Unconditional love requires a strength of spirit which most of us don’t have. This means that God has to live in our homes.
More than that: God must be accepted as our landlord, the head of the household by whose rules we must live. Having physical reminders of that in the home helps: a crucifix, a statue of Our Lady or favourite saints, posters or framed sacred artworks on the walls, The Southern Cross on the coffee table, an altar even… all of these remind us, constantly and concretely, of who’s in charge, and to whom we can turn when everything is not OK.
When lights go out
Of course, sometimes it’s difficult to keep that warm light glowing. Life is difficult, and marriage is difficult. At some point, every couple faces serious trials which may threaten to extinguish that light: unemployment, debt, sickness, death of a loved one, alienation of affection, worries about the children, family interference, and so on. If a couple is already stressed, even something as trivial as different ideas about where to go on holiday or what movie to watch, can cause darkness.

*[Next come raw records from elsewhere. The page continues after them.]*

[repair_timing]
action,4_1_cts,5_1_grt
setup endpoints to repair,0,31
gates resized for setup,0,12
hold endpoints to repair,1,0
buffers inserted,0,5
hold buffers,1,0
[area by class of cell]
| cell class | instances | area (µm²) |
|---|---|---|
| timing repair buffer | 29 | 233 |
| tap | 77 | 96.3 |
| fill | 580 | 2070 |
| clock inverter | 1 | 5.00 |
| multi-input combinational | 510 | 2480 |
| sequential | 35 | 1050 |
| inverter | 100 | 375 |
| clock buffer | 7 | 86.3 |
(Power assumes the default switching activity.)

There will be testing moments in a marriage. That’s unavoidable. And at some point or another, the lights of love could go out. But when they do, let that be just temporary loadshedding, not a permanent power-cut.
Stress is inevitable, especially in times of crisis. It can kill relationships. So find peace by placing everything in God’s hands. Try not to stress, even if it’s really hard not to. When we place all in God’s hands, we can surrender our impulse to control what can’t be controlled — and, speaking as a control-freak myself, I know that this isn’t easy advice to follow! But experience has taught me that nothing eases stress and anxiety as much as surrendering to God’s will.
Call on God
And when the nuptial lights are dimming or even going out, we have recourse. First of all, pray! Together. Alone. Alone and together. But pray! Call on St Rita of Cascia, the patron of troubled marriages. Call on Our Lady and her husband, St Joseph. Go straight to Jesus. But prayer isn’t just the formal approach to God. All our acts of kindness are a prayer. If you and your partner had a big fight, don’t stew over it or plot revenge, but maybe…make them a cup of coffee. That’s an act of caritas, of love, that also calls out to God: “Be with us in this difficult moment.” And if God is with us, and we know God is with us, how can we fail to heal?
The key in marriage is not to bear grudges. My wife and I can argue with the best of them, but afterwards we take a moment to cool down, and then we carry on as before. Sometimes just a little joke or an act of kindness — such as that cup of coffee — defuses or even heals the situation. The advice offered in every marriage preparation course holds true: Never go to bed angry. What’s important is the ability to let things slide. Even if the husband is too lazy to wash up, and even if the wife nags about his driving!
In marriage, points of conflict must be resolved, through communication, mediation, acceptance and, of course, prayer. In cases of serious breakdown, call in help for healing. You can make use of Church services. Contact the SACBC Family Desk, diocesan family ministries or Marfam for referrals. You are not alone.